Rachelhazideas
@Rachelhazideas@lemm.ee
- Comment on Anon meets a girl 1 year ago:
Tldr; Guy meets blind girl. They date. Guy gets his shit together. She proposes. They get married.
- Comment on AITA for making my daughter miss once-in-a-lifetime events (homecoming and senior prom) and delete all of her social media as punishment for bullying? 1 year ago:
There’s a lot to the story that I don’t know about so I won’t be making a judgment call. However, teenagers who’ve fallen into the rabbit hole of racism and bullying aren’t easy to pull back. Whatever punishment you decide on, if it’s as harsh as that, you need to be prepared for the possibility that it may completely alienate your kid for the rest of your life.
The point of punishing her shouldn’t be for the sake of punishment, but rather to teach her how to become a better person. You can’t teach her anything if she disappears from your life. I don’t know you or her enough to know how she’ll react.
Personally, I feel that cancelling prom wouldn’t teach teenagers to stop bullying but it will teach them to hate their parents.
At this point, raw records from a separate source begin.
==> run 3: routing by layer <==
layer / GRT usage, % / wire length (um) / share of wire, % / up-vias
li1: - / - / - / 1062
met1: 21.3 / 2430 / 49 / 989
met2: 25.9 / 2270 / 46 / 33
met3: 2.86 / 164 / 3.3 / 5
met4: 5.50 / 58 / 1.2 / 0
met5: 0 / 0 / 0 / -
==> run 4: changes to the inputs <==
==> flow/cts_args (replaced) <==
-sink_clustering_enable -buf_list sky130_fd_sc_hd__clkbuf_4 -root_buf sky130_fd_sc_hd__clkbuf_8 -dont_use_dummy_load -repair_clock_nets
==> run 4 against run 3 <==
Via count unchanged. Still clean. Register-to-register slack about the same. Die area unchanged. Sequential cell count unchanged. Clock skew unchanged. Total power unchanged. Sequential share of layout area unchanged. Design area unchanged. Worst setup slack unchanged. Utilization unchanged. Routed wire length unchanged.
From an optimization exercise on the open Yosys and OpenROAD flow, aimed at small area; shortcuts taken in it are not production practice.
Function was checked by simulation only, so behaviour that the tests miss may differ from the original.
The flow treats the clock pin as an ideal source, which a real chip does not have.
No activity file was given, so power comes from the tool's default toggle rates.

$ cat flow/flow/run.sh
#!/bin/bash
# Own layout flow: the standard flow (standard.sh), with these changes:
# - synthesis leaves adders to ABC (no full/half adder extraction) and maps
#   the combinational logic with an area-oriented ABC script (flow/area.abc)
#   instead of ORFS's delay-oriented one; the registers, their names and
#   cells are those of the standard synthesis (ABC maps only the logic
#   between them);
# - the port buffers are the smallest buffer cell;
# - clock tree synthesis inserts no dummy loads.
set -euo pipefail
W=$(pwd)
export OWN_ABC_SCRIPT="$W/flow/area.abc"
export BUFFER_PORTS_ARGS="-buffer_cell sky130_fd_sc_hd__buf_1"
export CTS_ARGS="-sink_clustering_enable -repair_clock_nets -dont_use_dummy_load -root_buf sky130_fd_sc_hd__clkbuf_16 -buf_list sky130_fd_sc_hd__clkbuf_8"
# The standard flow's synthesis script, with every abc call given the script above
{
  echo 'proc abc {args} {'
  echo '  set i [lsearch -exact $args -script]'
  echo '  if {$i >= 0} { lset args [expr {$i + 1}] $::env(OWN_ABC_SCRIPT) }'
  echo '  yosys abc {*}$args'
  echo '}'
  cat "$W/synth_recipe.tcl"
} > "$W/own_synth.tcl"
sed -E -e "s#SYNTH_SCRIPT=[^ ]*synth_recipe\.tcl'?#SYNTH_SCRIPT=$W/own_synth.tcl ADDER_MAP_FILE=#" \
  "$W/standard.sh" > "$W/own_standard.sh"
grep -q "SYNTH_SCRIPT=$W/own_synth.tcl ADDER_MAP_FILE=" "$W/own_standard.sh"
bash "$W/own_standard.sh" > "$W/own_flow.log" 2>&1
cp "$W"/orfs/logs/*/top_module1/base/1_2_yosys.log "$W/yosys.log" 2>/dev/null || true
cp "$W"/orfs/logs/*/top_module1/base/4_1_cts.log "$W/cts.log" 2>/dev/null || true
$ cat flow/flow/area.abc
strash
balance -l
resub -K 6 -l
rewrite -l
resub -K 6 -N 2 -l
refactor -l
resub -K 8 -l
balance -l
resub -K 8 -N 2 -l
rewrite -l
resub -K 10 -l
rewrite -z -l
resub -K 10 -N 2 -l
balance -l
resub -K 12 -l
refactor -z -l
resub -K 12 -N 2 -l
rewrite -z -l
balance -l
&get -n
&deepsyn -T 60
&put
balance -l
resub -K 6 -l
rewrite -l
resub -K 6 -N 2 -l
refactor -l
resub -K 8 -l
balance -l
resub -K 8 -N 2 -l
rewrite -l
resub -K 10 -l
rewrite -z -l
resub -K 10 -N 2 -l
balance -l
resub -K 12 -l
refactor -z -l
resub -K 12 -N 2 -l
rewrite -z -l
balance -l
dch -f
amap
topo
$ cat flow/standard.sh
#!/bin/bash
# synth_recipe.tcl (not shown) runs the flow's synth.tcl, then flattens the netlist and writes it again
# the make line also repeats each setting of config.mk as NAME=value (left out here)
make -C /OpenROAD-flow-scripts/flow DESIGN_CONFIG=/design/flow/config.mk WORK_HOME=/design/flow/orfs CLKGATE_MAP_FILE= SYNTH_SCRIPT=/design/flow/synth_recipe.tcl "${@:-finish}"
$ cat flow/config.mk
export PLATFORM = sky130hd
export DESIGN_NAME = top_module1
export DESIGN_NICKNAME = top_module1
export VERILOG_FILES = /design/flow/design.v
export SDC_FILE = /design/flow/constraint.sdc
export NUM_CORES = 4
export LEC_CHECK = 0
export CAP_MARGIN = 20
export CORE_MARGIN = 2
export CORE_UTILIZATION = 65
export SLEW_MARGIN = 20
$ cat flow/constraint.sdc
create_clock -name core_clock -period 20.0 [get_ports {clk_i}]
set_input_delay 4.0000 -clock core_clock [delete_from_list [all_inputs] [get_ports {clk_i}]]
set_output_delay 4.0000 -clock core_clock [all_outputs]
set_load 0.01 [all_outputs]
As for social media, instead of deleting the account and years of pictures, it would be better to deactivate the account in some way that doesn’t entail permanent deletion, and give it back to her once she has learned her lesson.
I’m going to be blunt. The way you talk about punishment feels like an outlet for your anger. And you every right to be, given what she’s done. But please remember that your daughter’s behavior isn’t set in stone. Take the steps that will actually rehabilitate her, not just punish her. Get her to write an apology letter, get her to post one last time on social media about what she did and issue an apology. Get her to offer an in person apology to the victim or parents (if that’s what they want). Make her write an essay on the impact of bullying.
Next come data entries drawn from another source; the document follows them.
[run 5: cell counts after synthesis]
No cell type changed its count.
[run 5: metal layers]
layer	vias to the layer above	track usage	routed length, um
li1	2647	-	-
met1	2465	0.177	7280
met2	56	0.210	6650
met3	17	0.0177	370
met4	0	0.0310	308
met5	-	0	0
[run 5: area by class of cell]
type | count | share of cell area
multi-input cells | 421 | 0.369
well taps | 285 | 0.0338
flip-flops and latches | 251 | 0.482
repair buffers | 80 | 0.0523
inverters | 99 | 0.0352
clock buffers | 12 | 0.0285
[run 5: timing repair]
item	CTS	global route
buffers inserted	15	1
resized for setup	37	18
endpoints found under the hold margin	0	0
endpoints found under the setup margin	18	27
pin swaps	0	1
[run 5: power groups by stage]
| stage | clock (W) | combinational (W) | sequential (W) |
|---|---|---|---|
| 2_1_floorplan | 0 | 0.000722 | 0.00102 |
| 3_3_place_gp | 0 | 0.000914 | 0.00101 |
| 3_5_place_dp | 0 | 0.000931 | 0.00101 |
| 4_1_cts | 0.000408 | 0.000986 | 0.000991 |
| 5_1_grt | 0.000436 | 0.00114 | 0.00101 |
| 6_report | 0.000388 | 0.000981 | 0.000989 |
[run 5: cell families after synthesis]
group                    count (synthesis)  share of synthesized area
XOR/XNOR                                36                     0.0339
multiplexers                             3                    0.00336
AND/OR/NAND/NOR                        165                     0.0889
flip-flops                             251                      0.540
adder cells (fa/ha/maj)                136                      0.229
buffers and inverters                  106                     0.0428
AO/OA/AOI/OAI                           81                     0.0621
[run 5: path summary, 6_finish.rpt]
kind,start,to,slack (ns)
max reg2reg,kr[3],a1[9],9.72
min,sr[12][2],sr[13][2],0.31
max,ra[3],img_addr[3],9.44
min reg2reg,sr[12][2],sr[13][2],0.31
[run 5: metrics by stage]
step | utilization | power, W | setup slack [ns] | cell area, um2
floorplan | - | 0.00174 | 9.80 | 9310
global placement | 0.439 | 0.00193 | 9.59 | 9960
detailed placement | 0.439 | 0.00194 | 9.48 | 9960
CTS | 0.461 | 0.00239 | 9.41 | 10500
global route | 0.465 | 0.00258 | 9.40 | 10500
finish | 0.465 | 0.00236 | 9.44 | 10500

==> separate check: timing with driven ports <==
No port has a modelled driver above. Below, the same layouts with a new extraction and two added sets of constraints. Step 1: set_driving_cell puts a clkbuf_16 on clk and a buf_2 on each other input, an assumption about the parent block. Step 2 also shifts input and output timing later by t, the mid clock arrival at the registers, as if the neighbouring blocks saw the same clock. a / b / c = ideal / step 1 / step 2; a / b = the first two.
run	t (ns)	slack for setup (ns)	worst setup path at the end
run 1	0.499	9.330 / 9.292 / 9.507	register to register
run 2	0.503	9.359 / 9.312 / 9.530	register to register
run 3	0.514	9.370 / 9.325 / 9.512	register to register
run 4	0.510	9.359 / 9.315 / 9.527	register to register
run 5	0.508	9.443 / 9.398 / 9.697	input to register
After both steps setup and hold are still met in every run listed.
Whatever you decide to do, get her to stop the hate, not hate you for the rest of her life.
- Comment on AITA for trying to stop my wife from making a bad decision and protect my daughter from humiliation? 1 year ago:
YTA. Not because I don’t agree that bullying is an issue with the name ‘Karen’, but because of how dismissive you are towards the importance of her mother when you were so eager to name your son after your uncle.
Plus her mother died when my wife was a teenager so I have never met this woman so I don’t feel naming my daughter after her.
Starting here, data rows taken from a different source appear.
This design comes from an exercise in tuning for small area, a short achievable clock period and few clock cycles on the open sky130 flow, not from production work. The RTL was checked by simulation tests, not by an equivalence proof against the original design. No activity file was given, so power comes from the tool's default toggle rates.

== oak ==
// Top
module Top(
  input wire clock,
  input wire reset_n,
  input wire start,
  input wire [127:0] M1_ReadBus1,
  output wire [15:0] M1_ReadAddress1,
  input wire [35:0] M2_ReadBus1,
  input wire [19:0] M2_ReadBus2,
  output wire [15:0] M2_ReadAddress1,
  output wire [15:0] M2_ReadAddress2,
  output wire [127:0] M2_WriteBus,
  output wire [15:0] M2_WriteAddress,
  output wire M2_WriteEnable,
  input wire [127:0] M3_ReadBus1,
  output wire [15:0] M3_ReadAddress1,
  output wire [127:0] M3_WriteBus,
  output wire [15:0] M3_WriteAddress,
  output wire M3_WriteEnable,
  output wire [127:0] M4_WriteBus,
  output wire [15:0] M4_WriteAddress,
  output wire M4_WriteEnable
  );
Settings: LEC_CHECK=0, ABC_CLOCK_PERIOD_IN_PS=4000, CAP_MARGIN=20, CORE_MARGIN=2, CORE_UTILIZATION=40, SETUP_SLACK_MARGIN=4, SLEW_MARGIN=20; clock period 8.0 ns.
standard.sh (not shown) runs the stock make flow with config.mk's settings and CLKGATE_MAP_FILE= SYNTH_SCRIPT=/design/flow/synth_recipe.tcl, a recipe that flattens the netlist after the stock synthesis.
==> flow/flow/run.sh <==
#!/bin/bash
set -euo pipefail
bash standard.sh 'BUFFER_PORTS_ARGS=-buffer_cell sky130_fd_sc_hd__buf_1' finish > make_finish.log 2>&1
oak: it failed with a tool error in I/O pin placement, so there are no final results.
Testbench counts of oak, summed over its fixed seeds: cycles 4,327,112.
Modified inputs, pine compared to oak
--- a/flow/design.v
+++ b/flow/design.v
@@ -14,19 +14,19 @@
   input wire [127:0] M3_ReadBus1,
   output wire [15:0] M3_ReadAddress1,
   output wire [127:0] M3_WriteBus,
   output wire [15:0] M3_WriteAddress,
   output wire M3_WriteEnable,
   output wire [127:0] M4_WriteBus,
   output wire [15:0] M4_WriteAddress,
   output wire M4_WriteEnable
   );
-  localparam REPLAY = 1'b0;
+  localparam REPLAY = 1'b1;
   localparam [14:0] LASTW = 15'd19199;
   localparam [27:0] NPIX = 28'd307200;
   localparam [2:0] L_CAP  = 3'd0,    
                    L_A2   = 3'd1,    
                    L_B2   = 3'd2,    
                    L_A3   = 3'd3,    
                    L_B3   = 3'd4,    
                    L_LOOP = 3'd5;    
   reg s_clr, s_hist, s_drain, s_lut, s_out, s_wait, s_rep;
--- outcome ---
Of oak and pine, only pine finishes the flow clean. NOTE die outline height oak->pine increased by a few percent. Note that the average footprint of a synthesized cell recorded for pine amounts to 0.880 times the value seen in oak. Re adder-cell area share of the yosys netlist: pine is 0.39 points down on oak. What oak reported for synthesized instance count has to be multiplied by 1.3 to get the figure for pine. Compared with oak, pine shows a lower mux contribution to synthesized area. Compared with oak, pine shows a higher post-synthesis cell area. Taking oak as the reference, in pine async set-or-reset flop fraction in the synthesized netlist lower, area fraction in and, or, nand and nor cells after synthesis went up by 4.6 points.
Testbench counts of pine, summed over its fixed seeds: cycles 2,318,192.

* * *

Setup of main:
The RTL this note starts from:
==> flow/design.v <==
module Top(
  input wire clock,
  input wire reset_n,
  input wire start,
  input wire [127:0] M1_ReadBus1,
  output wire [15:0] M1_ReadAddress1,
  input wire [35:0] M2_ReadBus1,
  input wire [19:0] M2_ReadBus2,
  output wire [15:0] M2_ReadAddress1,
  output wire [15:0] M2_ReadAddress2,
  output wire [127:0] M2_WriteBus,
  output wire [15:0] M2_WriteAddress,
  output wire M2_WriteEnable,
  input wire [127:0] M3_ReadBus1,
  output wire [15:0] M3_ReadAddress1,
  output wire [127:0] M3_WriteBus,
  output wire [15:0] M3_WriteAddress,
  output wire M3_WriteEnable,
  output wire [127:0] M4_WriteBus,
  output wire [15:0] M4_WriteAddress,
  output wire M4_WriteEnable
  );
  localparam REPLAY = 1'b1;
  localparam [14:0] LASTW = 15'd19199;
  localparam [27:0] NPIX = 28'd307200;
  reg s_clr, s_hist, s_drain, s_lut, s_out, s_wait, s_rep;
  wire idle = !(s_clr || s_hist || s_drain || s_lut || s_out || s_wait || s_rep);
  reg [14:0] w;         
  reg [2:0]  ph;        
  reg        dc;        
  reg o_cap, o_a2, o_b2, o_a3, o_b3, o_loop;
  reg hf;               
  reg cf;               
  reg [13:0] xr;        
  reg cinr;             
  reg [7:0] v;
  reg found;
  reg [7:0]  ra1, ra2;
  reg [15:0] ra3;       
  reg        pv;        
  reg        od;        
  reg [5:0]  phd;       
  reg        fwd2, fwd3;
  reg        we2, we3, m4we;
  reg [7:0]  wa2;
  reg [15:0] wa3;
  reg [14:0] m4a;
  reg [127:0] asm;
  wire [18:0] a_c3 = asm[26:8];
  wire [18:0] a_c2 = asm[67:49];
  wire [13:0] El   = asm[81:68];
  wire [13:0] Eh   = asm[95:82];
  wire [19:0] Dn   = asm[115:96];
  function [18:0] inc19;
    input [18:0] c;
    input ci;
    integer i;
    begin
      for (i = 0; i < 19; i = i + 1)
        inc19[i] = c[i] ^ (ci & ((c & ((19'd1 << i) - 19'd1)) == ((19'd1 << i) - 19'd1)));
    end
  endfunction
  function [14:0] add14;
    input [13:0] a, b;
    input ci;
    integer i, l;
    reg [14:0] g, p, g2, p2;
    begin
      g = {(a & b), ci};
      p = {(a ^ b), 1'b0};
      for (l = 1; l < 16; l = l * 2) begin
        g2 = g; p2 = p;
        for (i = 0; i < 15; i = i + 1)
          if ((i & l) != 0) begin
            g2[i] = g[i] | (p[i] & g[(i & ~(l - 1)) - 1]);
            p2[i] = p[i] & p[(i & ~(l - 1)) - 1];
          end
        g = g2; p = p2;
      end
      add14[13:0] = a ^ b ^ g[13:0];
      add14[14] = g[14];
    end
  endfunction
  reg [7:0] p1, p2, p3;
  always @(*) begin
    case (ph)
      3'd0: begin p1 = M1_ReadBus1[7:0];     p2 = M1_ReadBus1[15:8];    p3 = M1_ReadBus1[23:16];   end
      3'd1: begin p1 = M1_ReadBus1[31:24];   p2 = M1_ReadBus1[39:32];   p3 = M1_ReadBus1[47:40];   end
      3'd2: begin p1 = M1_ReadBus1[55:48];   p2 = M1_ReadBus1[63:56];   p3 = M1_ReadBus1[71:64];   end
      3'd3: begin p1 = M1_ReadBus1[79:72];   p2 = M1_ReadBus1[87:80];   p3 = M1_ReadBus1[95:88];   end
      3'd4: begin p1 = M1_ReadBus1[103:96];  p2 = M1_ReadBus1[111:104]; p3 = M1_ReadBus1[119:112]; end
      3'd5: begin p1 = M1_ReadBus1[127:120]; p2 = M1_ReadBus1[111:104]; p3 = M1_ReadBus1[63:56];   end
      3'd6: begin p1 = M1_ReadBus1[15:8];    p2 = M1_ReadBus1[111:104]; p3 = M1_ReadBus1[87:80];   end
      default: begin p1 = M1_ReadBus1[39:32]; p2 = M1_ReadBus1[111:104]; p3 = M1_ReadBus1[111:104]; end
    endcase
  end
  assign M1_ReadAddress1 = {1'b0, w};
  assign M2_ReadAddress1 = {8'd0, ra1};
  assign M2_ReadAddress2 = {8'd0, ra2};
  assign M3_ReadAddress1 = ra3;
  assign M2_WriteEnable  = we2;
  assign M2_WriteAddress = {8'd0, wa2};
  assign M2_WriteBus     = {92'd0, asm[67:32]};
  assign M3_WriteEnable  = we3;
  assign M3_WriteAddress = wa3;
  assign M3_WriteBus     = asm;
  assign M4_WriteEnable  = m4we;
  assign M4_WriteAddress = {1'b0, m4a};
  assign M4_WriteBus     = asm;
  wire [18:0] c2 = fwd2 ? a_c2 : M2_ReadBus1[35:17];
  wire [18:0] c3 = fwd3 ? a_c3 : M3_ReadBus1[26:8];
  wire [18:0] c2n = inc19(c2, pv);
  wire [18:0] c3n = inc19(c3, pv);
  wire [14:0] s14 = add14(hf ? Eh : El, xr, hf ? cf : cinr);
  wire loop_go = found && (v != 8'd255) && !Eh[13];
  wire e_op = o_a2 || o_b2 || o_a3 || o_b3 || (o_loop && (hf || loop_go));
  wire emit = o_loop && !hf && !loop_go;
  wire lut_end = emit && (ra1 == 8'd255);
  wire [18:0] bus_c2 = M2_ReadBus1[35:17];
  wire [18:0] bus_c3 = M3_ReadBus1[26:8];
  reg  [13:0] xn;
  reg         cn;
  always @(*) begin
    xn = Dn[13:0]; cn = 1'b0;
    if (o_cap) xn = found ? {bus_c2[5:0], 8'd0} : bus_c2[13:0];
    else if (o_a2 && !hf) xn = found ? {1'b0, a_c2[18:6]} : {9'd0, a_c2[18:14]};
    else if (o_a2 && hf) begin xn = found ? ~a_c2[13:0] : a_c3[13:0]; cn = found; end
    else if (o_b2 && !hf) begin xn = found ? {9'h1ff, ~a_c2[18:14]} : {9'd0, a_c3[18:14]}; cn = found; end
    else if (o_b2 && hf) xn = found ? {a_c3[5:0], 8'd0} : El;
    else if (o_a3 && !hf) xn = {1'b0, a_c3[18:6]};
    else if (o_a3 && hf) begin xn = ~a_c3[13:0]; cn = 1'b1; end
    else if (o_b3 && !hf) begin xn = {9'h1ff, ~a_c3[18:14]}; cn = 1'b1; end
    else if (o_loop && !hf) xn = {{8{Dn[19]}}, Dn[19:14]};
  end
  wire wlast = (w == LASTW);
  wire [14:0] w_inc = wlast ? 15'd0 : w + 15'd1;
  wire nz_next = (bus_c2 != 19'd0) || (bus_c3 != 19'd0);
  wire hist_end = s_hist && ph == 3'd7 && wlast;
  wire out_end  = s_out && ph == 3'd5 && wlast;
  always @(posedge clock or negedge reset_n) begin
    if (!reset_n) begin
      s_clr <= 1'b0; s_hist <= 1'b0; s_drain <= 1'b0; s_lut <= 1'b0;
      s_out <= 1'b0; s_wait <= 1'b0; s_rep <= 1'b0;
      w <= 15'd0; ph <= 3'd0; dc <= 1'b0;
      o_cap <= 1'b0; o_a2 <= 1'b0; o_b2 <= 1'b0; o_a3 <= 1'b0; o_b3 <= 1'b0; o_loop <= 1'b0;
      hf <= 1'b0; found <= 1'b0; v <= 8'd0;
      pv <= 1'b0; od <= 1'b0; we2 <= 1'b0; we3 <= 1'b0; m4we <= 1'b0;
    end else begin
      pv <= s_hist;
      od <= s_out;
      m4we <= (od && phd[5]) || s_rep;
      we2 <= pv || emit;
      we3 <= pv || emit || s_clr || (REPLAY && od && phd[5]);
      if (start && idle) s_clr <= 1'b1;
      else if (s_clr && ra1 == 8'd255) begin s_clr <= 1'b0; s_hist <= 1'b1; end
      if (hist_end) begin s_hist <= 1'b0; s_drain <= 1'b1; end
      if (s_drain || s_wait) dc <= ~dc;
      if (s_drain && dc) begin
        s_drain <= 1'b0; s_lut <= 1'b1; o_cap <= 1'b1; hf <= 1'b0; found <= 1'b0; v <= 8'd0;
      end
      if (lut_end) begin s_lut <= 1'b0; s_out <= 1'b1; end
      if (out_end) begin s_out <= 1'b0; s_wait <= 1'b1; end
      if (s_wait && dc) begin
        s_wait <= 1'b0;
        if (REPLAY) s_rep <= 1'b1; else s_hist <= 1'b1;
      end
      if (s_hist) ph <= ph + 3'd1;
      else if (s_out) ph <= (ph == 3'd5) ? 3'd0 : ph + 3'd1;
      else ph <= 3'd0;
      if ((s_hist && ph == 3'd7) || (s_out && ph == 3'd5) || s_rep) w <= w_inc;
      if (o_cap) begin
        o_cap <= 1'b0;
        if (nz_next) o_a2 <= 1'b1; else o_loop <= 1'b1;
      end
      if (o_a2 || o_b2 || o_a3 || o_b3) hf <= ~hf;
      if (o_a2 && hf) begin o_a2 <= 1'b0; o_b2 <= 1'b1; end
      if (o_b2 && hf) begin
        o_b2 <= 1'b0; found <= 1'b1;
        if (found) o_a3 <= 1'b1; else o_loop <= 1'b1;
      end
      if (o_a3 && hf) begin o_a3 <= 1'b0; o_b3 <= 1'b1; end
      if (o_b3 && hf) begin o_b3 <= 1'b0; o_loop <= 1'b1; end
      if (o_loop) begin
        if (hf) begin hf <= 1'b0; v <= v + 8'd1; end
        else if (loop_go) hf <= 1'b1;
        else begin o_loop <= 1'b0; if (!lut_end) o_cap <= 1'b1; end
      end
    end
  end
  wire [7:0] ra1_inc = ra1 + 8'd1;
  always @(posedge clock) begin
    phd <= {s_out && ph == 3'd5, s_out && ph == 3'd4, s_out && ph == 3'd3,
            s_out && ph == 3'd2, s_out && ph == 3'd1, s_out && ph == 3'd0};
    if ((s_out && ph == 3'd5) || s_rep) m4a <= w;
    fwd2 <= pv && (ra1 == p1);
    fwd3 <= pv && (ra3[7:0] == p3);
    if (s_clr || emit) begin
      ra1 <= ra1_inc; ra3 <= {8'd0, ra1_inc};
    end else if (s_lut) begin
    end else if (s_drain || idle) begin
      ra1 <= 8'd0; ra3 <= 16'd0;
    end else if (s_rep || (s_wait && dc && REPLAY)) begin
      ra3 <= {1'b1, s_rep ? w_inc : 15'd0};
    end else begin
      ra1 <= p1;
      ra2 <= p2;
      ra3 <= {8'd0, p3};
    end
    wa2 <= ra1;
    wa3 <= (od && phd[5]) ? {1'b1, m4a} : {8'd0, ra3[7:0]};
    if (pv || o_cap) begin
      asm[67:49] <= c2n;
      asm[26:8]  <= c3n;
    end
    if (s_clr || emit) begin
      asm[26:8] <= 19'd0; asm[67:49] <= 19'd0;
      asm[7:0] <= v; asm[39:32] <= v;
    end
    if (e_op) begin
      if (hf) asm[95:82] <= s14[13:0];
      else begin asm[81:68] <= s14[13:0]; cf <= s14[14]; end
    end
    if (o_b2 && hf && !found) asm[115:96] <= {s14[5:0], El};
    xr <= xn; cinr <= cn;
    if (s_drain) asm[95:68] <= 28'd0 - NPIX;
    if (s_rep) asm <= M3_ReadBus1;
    if (od) begin
      if (phd[0]) begin asm[7:0]     <= M2_ReadBus1[7:0]; asm[15:8]    <= M2_ReadBus2[7:0]; asm[23:16]   <= M3_ReadBus1[7:0]; end
      if (phd[1]) begin asm[31:24]   <= M2_ReadBus1[7:0]; asm[39:32]   <= M2_ReadBus2[7:0]; asm[47:40]   <= M3_ReadBus1[7:0]; end
      if (phd[2]) begin asm[55:48]   <= M2_ReadBus1[7:0]; asm[63:56]   <= M2_ReadBus2[7:0]; asm[71:64]   <= M3_ReadBus1[7:0]; end
      if (phd[3]) begin asm[79:72]   <= M2_ReadBus1[7:0]; asm[87:80]   <= M2_ReadBus2[7:0]; asm[95:88]   <= M3_ReadBus1[7:0]; end
      if (phd[4]) begin asm[103:96]  <= M2_ReadBus1[7:0]; asm[111:104] <= M2_ReadBus2[7:0]; asm[119:112] <= M3_ReadBus1[7:0]; end
      if (phd[5]) asm[127:120] <= M2_ReadBus1[7:0];
    end
  end
endmodule
Settings: LEC_CHECK=0, ABC_AREA=1, CAP_MARGIN=20, CORE_AREA=3 3 237 237, CTS_BUF_LIST=sky130_fd_sc_hd__clkbuf_4 sky130_fd_sc_hd__clkbuf_8, DIE_AREA=0 0 240 240, SETUP_SLACK_MARGIN=5, SLEW_MARGIN=20; clock period 8.0 ns.
Scripts as last shown in full above: flow/flow/run.sh
Testbench counts of main, summed over its fixed seeds: cycles 2,326,192.
## Diff of input files: the feature branch against main
--- a/flow/design.v
+++ b/flow/design.v
@@ -18,11 +18,11 @@
   output wire M3_WriteEnable,
   output wire [127:0] M4_WriteBus,
   output wire [15:0] M4_WriteAddress,
   output wire M4_WriteEnable
   );
-  localparam REPLAY = 1'b1;
+  localparam REPLAY = 1'b0;
   localparam [14:0] LASTW = 15'd19199;
   localparam [27:0] NPIX = 28'd307200;
   reg s_clr, s_hist, s_drain, s_lut, s_out, s_wait, s_rep;
   wire idle = !(s_clr || s_hist || s_drain || s_lut || s_out || s_wait || s_rep);
   reg [14:0] w;         
@@ -98,11 +98,11 @@
   assign M2_ReadAddress1 = {8'd0, ra1};
   assign M2_ReadAddress2 = {8'd0, ra2};
   assign M3_ReadAddress1 = ra3;
   assign M2_WriteEnable  = we2;
   assign M2_WriteAddress = {8'd0, wa2};
-  assign M2_WriteBus     = {92'd0, asm[67:32]};
+  assign M2_WriteBus     = {asm[31:0], asm[127:32]};
   assign M3_WriteEnable  = we3;
   assign M3_WriteAddress = wa3;
   assign M3_WriteBus     = asm;
   assign M4_WriteEnable  = m4we;
   assign M4_WriteAddress = {1'b0, m4a};
Results
Going from main to the feature branch, portion of total power attributed to the clock network dropped 1.8 points, power spent charging and discharging nets dropped about 6%, final period demand of the worst path dropped 12 ps, overall global routing resource usage dropped 4.3 points, maximum frequency climbed about 0.4%.
The feature branch vs. main: overall power consumption went down by 5.7%.
Testbench counts of the feature branch, summed over its fixed seeds: cycles 4,343,112.

==> static timing again, ports no longer ideal <==
Ports are ideal in the flow. The routed layouts listed here were re-timed in OpenROAD.
Step 1 assumes that a clkbuf_16 drives the clock port and a buf_2 every other input.
Step 2 moves the port delays by t, midway between the first and last clock arrival at a register: inputs arrive t later, outputs are due t later. That takes back most of the time a late clock gives input paths.
Three values: no drivers, after step 1, after step 2; two values: the first two.
| run | t (ns) | slack for setup (ns) | worst setup path at the end | slew at the worst register clock pin (ns) |
|---|---|---|---|---|
| pine | 0.652 | 3.768 / 3.768 / 3.768 | register to register | 0.07 / 0.07 |
| main | 0.697 | 5.018 / 4.962 / 4.402 | input to register | 0.07 / 0.07 |
| the feature branch | 0.663 | 5.031 / 4.979 / 4.602 | input to register | 0.07 / 0.07 |
After both steps setup and hold are still met in every run listed. For main, which loses most, drivers alone change the setup slack by -0.056 ns; drivers and shift together by -0.616 ns.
Her feelings towards her mother are equally valid and the name carries a significance to her that goes beyond what people on social media think. The issue here is that your outright rejection of the name ‘Karen’ instead of coming to a compromise is the problem. In her eyes, you got the name the boy after someone important to you, and she doesn’t get to do the same with the girl. Essentially, it appears as though your feelings towards your uncle matter, and her feelings towards her mother doesn’t.
A good compromise might be to have Karen as a middle name and come up with a different first name, or the other way around. A good way of getting her to see your perspective might be to find someone named Karen (like her mom) and ask them what it has been like for them since the name has been relegated to ‘an entitled woman’. Maybe show her graphs of how the name has declined in popularity because of cyber bullying.
- Comment on heh 1 year ago:
Bra cups are relative to band size. For reference, a 36C is roughly the same volume as a 32E. These are call sister sizes.
I’m tired of guys saying ‘uwu G-cups’ without any context. A 30G is the same as a 42B. Start asking what their band size is ffs. It’s like saying 'she weighs 120’. 120 what? Bags of flour?